Whether past or future, it's all the same to the laws that govern how the minuscule building blocks of the Universe behave.
That's pretty strange, because when you zoom right out and consider the things those atomic building blocks make up - trees, dogs, us - the fact that time moves forwards, young becomes old, alive becomes dead is the fundamental rule that drives everything.
So how can a sum of parts follow a truth that the building blocks ignore?
The answer comes down to a little something called entropy - a measure of disorder.
As the Second Law of Thermodynamics states, only in our visible world does something move from a low entropy state to a high entropy state - order to chaos - as time increases.
This theory makes a lot of sense when you consider the history of the Universe, because it states that in the beginning, there was order, and we're progressively becoming less ordered, and more chaotic.
As MinutePhysics explains above, 13.8 billion years ago, the Universe was hot, dense, smooth, and rapidly expanding - a delicately balanced, low entropy state.
But thanks to the force of gravity, things have become more and more disordered, with that dense congregate of matter spreading out to form random clumps of things like protostars, protogalaxies, and black holes.
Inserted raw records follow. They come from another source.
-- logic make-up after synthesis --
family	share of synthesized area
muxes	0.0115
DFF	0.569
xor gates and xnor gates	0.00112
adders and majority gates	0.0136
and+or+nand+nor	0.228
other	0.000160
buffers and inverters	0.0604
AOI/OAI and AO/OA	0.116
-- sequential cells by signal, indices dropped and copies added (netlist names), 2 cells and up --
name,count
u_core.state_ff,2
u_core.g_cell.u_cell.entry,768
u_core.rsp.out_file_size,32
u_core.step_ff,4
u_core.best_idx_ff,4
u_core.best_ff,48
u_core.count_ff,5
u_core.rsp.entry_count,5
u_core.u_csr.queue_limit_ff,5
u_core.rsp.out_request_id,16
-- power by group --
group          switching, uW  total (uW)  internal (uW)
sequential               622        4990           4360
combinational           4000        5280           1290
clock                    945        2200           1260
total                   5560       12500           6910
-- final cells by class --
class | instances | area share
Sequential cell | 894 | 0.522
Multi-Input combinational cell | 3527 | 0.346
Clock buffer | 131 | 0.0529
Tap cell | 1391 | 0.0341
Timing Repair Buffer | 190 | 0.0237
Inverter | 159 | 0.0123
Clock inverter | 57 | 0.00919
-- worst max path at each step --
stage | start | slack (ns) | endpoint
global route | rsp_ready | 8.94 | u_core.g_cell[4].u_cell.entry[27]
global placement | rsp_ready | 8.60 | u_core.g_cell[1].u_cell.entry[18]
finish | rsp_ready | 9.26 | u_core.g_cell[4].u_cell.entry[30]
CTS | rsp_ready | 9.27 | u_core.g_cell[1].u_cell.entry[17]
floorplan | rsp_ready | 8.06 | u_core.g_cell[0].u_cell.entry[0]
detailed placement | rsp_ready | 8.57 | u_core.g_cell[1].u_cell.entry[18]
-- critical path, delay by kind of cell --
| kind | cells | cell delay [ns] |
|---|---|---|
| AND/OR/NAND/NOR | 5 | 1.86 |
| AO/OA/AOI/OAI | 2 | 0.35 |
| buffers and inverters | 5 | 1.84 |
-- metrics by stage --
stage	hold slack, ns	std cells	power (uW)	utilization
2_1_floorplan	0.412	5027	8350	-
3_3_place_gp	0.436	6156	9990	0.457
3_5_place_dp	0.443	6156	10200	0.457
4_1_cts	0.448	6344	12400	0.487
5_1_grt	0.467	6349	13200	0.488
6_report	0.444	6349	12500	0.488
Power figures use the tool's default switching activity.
`src/design/spp_pkg.sv`:
```
// Shared types and constants for the stepper acceleration profile planner.
package spp_pkg;

    localparam int TSIZE_W = 6;
    localparam int CFG_IDX_W = 3;
    localparam int CFG_DATA_W = 24;

    localparam logic [CFG_IDX_W-1:0] REG_END_VELOCITY = 3'd0;
    localparam logic [CFG_IDX_W-1:0] REG_ACCELERATION = 3'd1;
    localparam logic [CFG_IDX_W-1:0] REG_FIRST_DELAY  = 3'd2;
    localparam logic [CFG_IDX_W-1:0] REG_MIN_DELAY    = 3'd3;
    localparam logic [CFG_IDX_W-1:0] REG_BASE_INTERP  = 3'd4;
    localparam logic [CFG_IDX_W-1:0] REG_DIR_HIGH_CW  = 3'd5;

    localparam logic KIND_HEADER = 1'b0;
    localparam logic KIND_ENTRY  = 1'b1;

    typedef struct packed {
        logic [31:0] total_steps;
        logic        direction;
    } item_t;

    typedef struct packed {
        logic               kind;
        logic               is_trapezoidal;
        logic [31:0]        accel_steps;
        logic [31:0]        cruise_steps;
        logic [31:0]        decel_steps;
        logic [31:0]        interp_factor;
        logic [TSIZE_W-1:0] table_size;
        logic               dir_level;
        logic [TSIZE_W-1:0] entry_index;
        logic [15:0]        delay_ticks;
        logic               last;
    } result_t;

    typedef enum logic [3:0] {
        CMD_NONE,
        CMD_LOAD,
        CMD_SHAPE,
        CMD_INTERP_DIV,
        CMD_INTERP_SET,
        CMD_TSIZE_DIV,
        CMD_TSIZE_SET,
        CMD_HEADER,
        CMD_ENTRY,
        CMD_REC_DIV,
        CMD_REC_UPD,
        CMD_NEXT_ENTRY
    } cmd_t;

    typedef struct packed {
        logic div_done;
        logic need_enlarge;
        logic tsize_zero;
        logic more_steps;
        logic last_entry;
    } dp_flags_t;

endpackage

```
`src/design/spp_div.sv`:
```
// Restoring serial divider, one quotient bit per cycle.
module spp_div
    import spp_pkg::*;
#(
    parameter int DW = 36
)
(
    input  logic          clk,
    input  logic          rst_n,
    input  logic          start,
    input  logic [DW-1:0] dividend,
    input  logic [DW-1:0] divisor,
    output logic [DW-1:0] quotient,
    output logic          done
);
    localparam int CNT_W = $clog2(DW + 1);

    logic [DW-1:0]    q_reg;
    logic [DW-1:0]    r_reg;
    logic [DW-1:0]    d_reg;
    logic [CNT_W-1:0] cnt_reg;
    logic             active_reg;
    logic             done_reg;
    logic [DW:0]      rs;
    logic             ge;

    assign rs = {r_reg, q_reg[DW-1]};
    assign ge = rs >= {1'b0, d_reg};

    always_ff @(posedge clk or negedge rst_n)
    begin
        if (!rst_n)
        begin
            active_reg <= 1'b0;
            done_reg   <= 1'b0;
            cnt_reg    <= '0;
        end
        else
        begin
            done_reg <= 1'b0;
            if (start)
            begin
                active_reg <= 1'b1;
                cnt_reg    <= CNT_W'(DW);
            end
            else if (active_reg)
            begin
                cnt_reg <= cnt_reg - 1'b1;
                if (cnt_reg == CNT_W'(1))
                begin
                    active_reg <= 1'b0;
                    done_reg   <= 1'b1;
                end
            end
        end
    end

    always_ff @(posedge clk)
    begin
        if (start)
        begin
            q_reg <= dividend;
            r_reg <= '0;
            d_reg <= divisor;
        end
        else if (active_reg)
        begin
            if (ge)
            begin
                r_reg <= DW'(rs - {1'b0, d_reg});
                q_reg <= {q_reg[DW-2:0], 1'b1};
            end
            else
            begin
                r_reg <= rs[DW-1:0];
                q_reg <= {q_reg[DW-2:0], 1'b0};
            end
        end
    end

    assign quotient = q_reg;
    assign done = done_reg;
endmodule

```
`src/design/spp_datapath.sv`:
```
// Datapath: configuration registers, profile arithmetic, recurrence and result register.
module spp_datapath
    import spp_pkg::*;
#(
    parameter int TABLE_MAX = 32,
    parameter int SCALE_BITS = 8
)
(
    input  logic                  clk,
    input  logic                  rst_n,
    input  logic                  cfg_we,
    input  logic [CFG_IDX_W-1:0]  cfg_index,
    input  logic [CFG_DATA_W-1:0] cfg_data,
    input  item_t                 item,
    input  cmd_t                  cmd,
    output dp_flags_t             status,
    output result_t               result,
    output logic                  result_strobe
);
    localparam int CW = 16 + SCALE_BITS;
    localparam int KW = CW + 2;
    localparam int DW = (KW + 2 > 34) ? KW + 2 : 34;
    localparam int TM_LOG = $clog2(TABLE_MAX);
    localparam int RS = 32 + TM_LOG;
    localparam logic [32:0] RM =
        33'(((65'd1 << RS) + 65'(TABLE_MAX) - 65'd1) / 65'(TABLE_MAX));
    localparam logic [16:0] RM_LO = RM[16:0];
    localparam logic [15:0] RM_HI = RM[32:17];

    logic [15:0]        ev_reg;
    logic [23:0]        acc_reg;
    logic [15:0]        first_reg;
    logic [15:0]        min_reg;
    logic [7:0]         base_reg;
    logic               cw_reg;

    logic [31:0]        total_reg;
    logic               dir_reg;
    logic               trap_reg;
    logic [31:0]        up_reg;
    logic [31:0]        cruise_reg;
    logic [31:0]        down_reg;
    logic [31:0]        interp_reg;
    logic [TSIZE_W-1:0] tsize_reg;
    logic               level_reg;
    logic [CW-1:0]      cur_reg;
    logic [KW-1:0]      k_reg;
    logic [TSIZE_W-1:0] e_reg;
    logic [31:0]        i_reg;
    logic               frozen_reg;
    logic [48:0]        prod_lo_reg;
    result_t            result_reg;
    logic               strobe_reg;

    logic               div_start;
    logic [DW-1:0]      div_dividend;
    logic [DW-1:0]      div_divisor;
    logic [DW-1:0]      q;
    logic               div_done;
    logic [23:0]        acc_eff;
    logic [31:0]        a_steps;
    logic [CW-1:0]      floor_d;
    logic [CW-1:0]      dec;
    logic [CW-1:0]      nx_raw;
    logic [CW-1:0]      nx;
    logic [13:0]        limit;
    logic [31:0]        ix;
    logic [47:0]        prod_hi;
    logic [64:0]        prod_sum;

    assign acc_eff = (acc_reg == '0) ? 24'd1 : acc_reg;
    assign a_steps = q[31:0];
    assign floor_d = CW'(min_reg) << SCALE_BITS;
    assign dec     = q[CW-1:0];
    assign nx_raw  = cur_reg - dec;
    assign nx      = (nx_raw < floor_d) ? floor_d : nx_raw;
    assign limit   = 14'(TABLE_MAX) * {6'd0, interp_reg[7:0]};
    assign ix       = up_reg + 32'(TABLE_MAX - 1);
    assign prod_hi  = 48'(ix) * 48'(RM_HI);
    assign prod_sum = 65'(prod_lo_reg) + (65'(prod_hi) << 17);

    always_comb
    begin
        div_start    = 1'b0;
        div_dividend = '0;
        div_divisor  = '0;
        unique case (cmd)
            CMD_LOAD:
            begin
                div_start    = 1'b1;
                div_dividend = DW'(ev_reg) * DW'(ev_reg);
                div_divisor  = DW'({acc_eff, 1'b0});
            end
            CMD_TSIZE_DIV:
            begin
                div_start    = 1'b1;
                div_dividend = DW'(up_reg) + DW'(interp_reg) - DW'(1);
                div_divisor  = DW'(interp_reg);
            end
            CMD_REC_DIV:
            begin
                div_start    = 1'b1;
                div_dividend = DW'({cur_reg, 1'b0});
                div_divisor  = DW'({k_reg, 2'b00}) + DW'(1);
            end
            default:
            begin
                div_start = 1'b0;
            end
        endcase
    end

    spp_div #(.DW(DW)) u_div (
        .clk      (clk),
        .rst_n    (rst_n),
        .start    (div_start),
        .dividend (div_dividend),
        .divisor  (div_divisor),
        .quotient (q),
        .done     (div_done)
    );

    always_ff @(posedge clk or negedge rst_n)
    begin
        if (!rst_n)
        begin
            ev_reg    <= 16'd1000;
            acc_reg   <= 24'd1000;
            first_reg <= 16'd65535;
            min_reg   <= 16'd1000;
            base_reg  <= 8'd1;
            cw_reg    <= 1'b1;
        end
        else if (cfg_we)
        begin
            unique case (cfg_index)
                REG_END_VELOCITY: ev_reg    <= cfg_data[15:0];
                REG_ACCELERATION: acc_reg   <= cfg_data[23:0];
                REG_FIRST_DELAY:  first_reg <= cfg_data[15:0];
                REG_MIN_DELAY:    min_reg   <= cfg_data[15:0];
                REG_BASE_INTERP:  base_reg  <= cfg_data[7:0];
                REG_DIR_HIGH_CW:  cw_reg    <= cfg_data[0];
                default:          ev_reg    <= ev_reg;
            endcase
        end
    end

    always_ff @(posedge clk or negedge rst_n)
    begin
        if (!rst_n)
        begin
            strobe_reg <= 1'b0;
        end
        else
        begin
            strobe_reg <= (cmd == CMD_HEADER) || (cmd == CMD_ENTRY);
        end
    end

    always_ff @(posedge clk)
    begin
        unique case (cmd)
            CMD_LOAD:
            begin
                total_reg <= item.total_steps;
                dir_reg   <= item.direction;
            end
            CMD_SHAPE:
            begin
                if ({a_steps, 1'b0} >= {1'b0, total_reg})
                begin
                    trap_reg   <= 1'b0;
                    up_reg     <= {1'b0, total_reg[31:1]};
                    down_reg   <= total_reg - {1'b0, total_reg[31:1]};
                    cruise_reg <= '0;
                end
                else
                begin
                    trap_reg   <= 1'b1;
                    up_reg     <= a_steps;
                    down_reg   <= a_steps;
                    cruise_reg <= total_reg - {a_steps[30:0], 1'b0};
                end
                interp_reg <= (base_reg == '0) ? 32'd1 : 32'(base_reg);
                level_reg  <= cw_reg ? (dir_reg == 1'b0) : (dir_reg == 1'b1);
            end
            CMD_INTERP_DIV:
            begin
                prod_lo_reg <= 49'(ix) * 49'(RM_LO);
            end
            CMD_INTERP_SET:
            begin
                interp_reg <= 32'(prod_sum >> RS);
            end
            CMD_TSIZE_SET:
            begin
                tsize_reg <= (q > DW'(TABLE_MAX)) ? TSIZE_W'(TABLE_MAX) : q[TSIZE_W-1:0];
            end
            CMD_HEADER:
            begin
                cur_reg    <= CW'(first_reg) << SCALE_BITS;
                k_reg      <= KW'(1);
                e_reg      <= '0;
                frozen_reg <= 1'b0;
                result_reg <= '{kind: KIND_HEADER, is_trapezoidal: trap_reg,
                               accel_steps: up_reg, cruise_steps: cruise_reg,
                               decel_steps: down_reg, interp_factor: interp_reg,
                               table_size: tsize_reg, dir_level: level_reg,
                               entry_index: '0, delay_ticks: '0,
                               last: (tsize_reg == '0)};
            end
            CMD_ENTRY:
            begin
                i_reg      <= '0;
                result_reg <= '{kind: KIND_ENTRY, is_trapezoidal: trap_reg,
                               accel_steps: up_reg, cruise_steps: cruise_reg,
                               decel_steps: down_reg, interp_factor: interp_reg,
                               table_size: tsize_reg, dir_level: level_reg,
                               entry_index: e_reg,
                               delay_ticks: cur_reg[CW-1:SCALE_BITS],
                               last: status.last_entry};
            end
            CMD_REC_UPD:
            begin
                if (nx == cur_reg && (dec == '0 || cur_reg == floor_d))
                begin
                    frozen_reg <= 1'b1;
                end
                cur_reg <= nx;
                k_reg   <= k_reg + 1'b1;
                i_reg   <= i_reg + 1'b1;
            end
            CMD_NEXT_ENTRY:
            begin
                e_reg <= e_reg + 1'b1;
            end
            default:
            begin
                total_reg <= total_reg;
            end
        endcase
    end

    assign status.div_done     = div_done;
    assign status.need_enlarge = up_reg > 32'(limit);
    assign status.tsize_zero   = tsize_reg == '0;
    assign status.more_steps   = (i_reg < interp_reg) && !frozen_reg;
    assign status.last_entry   = ({1'b0, e_reg} + 7'd1) == {1'b0, tsize_reg};

    assign result = result_reg;
    assign result_strobe = strobe_reg;
endmodule

```
`src/design/spp_ctrl.sv`:
```
// Controller: sequences the divides, the header and the delay entries of one move.
module spp_ctrl
    import spp_pkg::*;
(
    input  logic      clk,
    input  logic      rst_n,
    input  logic      start,
    input  dp_flags_t status,
    output cmd_t      cmd,
    output logic      busy
);
    typedef enum logic [3:0] {
        S_IDLE,
        S_DIV_A,
        S_CHECK,
        S_DIV_I,
        S_TS_START,
        S_DIV_T,
        S_HEADER,
        S_ENTRY,
        S_LOOP,
        S_REC_WAIT
    } state_t;

    state_t state_reg;
    state_t state_next;

    always_comb
    begin
        state_next = state_reg;
        cmd        = CMD_NONE;
        unique case (state_reg)
            S_IDLE:
            begin
                if (start)
                begin
                    cmd        = CMD_LOAD;
                    state_next = S_DIV_A;
                end
            end
            S_DIV_A:
            begin
                if (status.div_done)
                begin
                    cmd        = CMD_SHAPE;
                    state_next = S_CHECK;
                end
            end
            S_CHECK:
            begin
                if (status.need_enlarge)
                begin
                    cmd        = CMD_INTERP_DIV;
                    state_next = S_DIV_I;
                end
                else
                begin
                    cmd        = CMD_TSIZE_DIV;
                    state_next = S_DIV_T;
                end
            end
            S_DIV_I:
            begin
                cmd        = CMD_INTERP_SET;
                state_next = S_TS_START;
            end
            S_TS_START:
            begin
                cmd        = CMD_TSIZE_DIV;
                state_next = S_DIV_T;
            end
            S_DIV_T:
            begin
                if (status.div_done)
                begin
                    cmd        = CMD_TSIZE_SET;
                    state_next = S_HEADER;
                end
            end
            S_HEADER:
            begin
                cmd        = CMD_HEADER;
                state_next = status.tsize_zero ? S_IDLE : S_ENTRY;
            end
            S_ENTRY:
            begin
                cmd        = CMD_ENTRY;
                state_next = status.last_entry ? S_IDLE : S_LOOP;
            end
            S_LOOP:
            begin
                if (status.more_steps)
                begin
                    cmd        = CMD_REC_DIV;
                    state_next = S_REC_WAIT;
                end
                else
                begin
                    cmd        = CMD_NEXT_ENTRY;
                    state_next = S_ENTRY;
                end
            end
            S_REC_WAIT:
            begin
                if (status.div_done)
                begin
                    cmd        = CMD_REC_UPD;
                    state_next = S_LOOP;
                end
            end
            default:
            begin
                state_next = S_IDLE;
            end
        endcase
    end

    always_ff @(posedge clk or negedge rst_n)
    begin
        if (!rst_n)
        begin
            state_reg <= S_IDLE;
        end
        else
        begin
            state_reg <= state_next;
        end
    end

    assign busy = state_reg != S_IDLE;
endmodule

```
`src/design/stepper_accel_profile_planner.sv`:
```
// Top level of the stepper acceleration profile planner.
//
// Usage: load the six registers over cfg_valid/cfg_ready (cfg_index selects
// the register, cfg_data carries the value; cfg_ready is always high), then
// raise start with a move item while busy is low. The item is taken at that
// edge and busy stays high until the move is fully emitted.
// Results appear on result with result_strobe for one cycle each: first the
// header, then one delay entry per table row; last marks the final item.
// The receiver cannot stall; every result must be taken as it appears.
// One shared serial divider performs every divide (DW is the larger of 34 and
// SCALE_BITS + 20 bits). The header follows the ramp and table-size divides,
// with extra reciprocal-multiply steps when the interpolation factor is enlarged.
// Each recurrence step then needs one divide, and each entry adds the states that
// emit it and advance the index; the recurrence stops early once the delay freezes.
// One move at a time; busy drops in the cycle that carries the last result.
// Reset clears the controller to idle and loads the register defaults.
module stepper_accel_profile_planner
    import spp_pkg::*;
#(
    parameter int TABLE_MAX = 32,
    parameter int SCALE_BITS = 8
)
(
    input  logic                  clk,
    input  logic                  rst_n,
    input  logic                  start,
    output logic                  busy,
    input  item_t                 item,
    input  logic                  cfg_valid,
    output logic                  cfg_ready,
    input  logic [CFG_IDX_W-1:0]  cfg_index,
    input  logic [CFG_DATA_W-1:0] cfg_data,
    output logic                  result_strobe,
    output result_t               result
);
    cmd_t      cmd;
    dp_flags_t status;

    assign cfg_ready = 1'b1;

    spp_ctrl u_ctrl (
        .clk    (clk),
        .rst_n  (rst_n),
        .start  (start),
        .status (status),
        .cmd    (cmd),
        .busy   (busy)
    );

    spp_datapath #(
        .TABLE_MAX  (TABLE_MAX),
        .SCALE_BITS (SCALE_BITS)
    ) u_datapath (
        .clk           (clk),
        .rst_n         (rst_n),
        .cfg_we        (cfg_valid && cfg_ready),
        .cfg_index     (cfg_index),
        .cfg_data      (cfg_data),
        .item          (item),
        .cmd           (cmd),
        .status        (status),
        .result        (result),
        .result_strobe (result_strobe)
    );

`ifndef SYNTHESIS
    a_start_busy: assert property (@(posedge clk) disable iff (!rst_n)
        start && !busy |=> busy)
        else $error("busy not raised after accepted item");
    a_last_gap: assert property (@(posedge clk) disable iff (!rst_n)
        result_strobe && result.last |=> !result_strobe)
        else $error("result after last item of a move");
    a_entry_range: assert property (@(posedge clk) disable iff (!rst_n)
        result_strobe && result.kind == KIND_ENTRY |-> result.entry_index < result.table_size)
        else $error("entry index beyond table size");
`endif
endmodule

```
And you know what's a pretty terrifying thought? The march towards high entropy in our Universe will keep going until we reach 'equilibrium' - otherwise known as complete and utter nothingness.
Yep, our Universe and everything in it is on a one-way track towards total emptiness, where life and matter does not exist.
So what happens to the direction of time in all that emptiness? I'll let the video above explain that one to you, but let's just say death will be the least of your problems once the Universe finally hits equilibrium.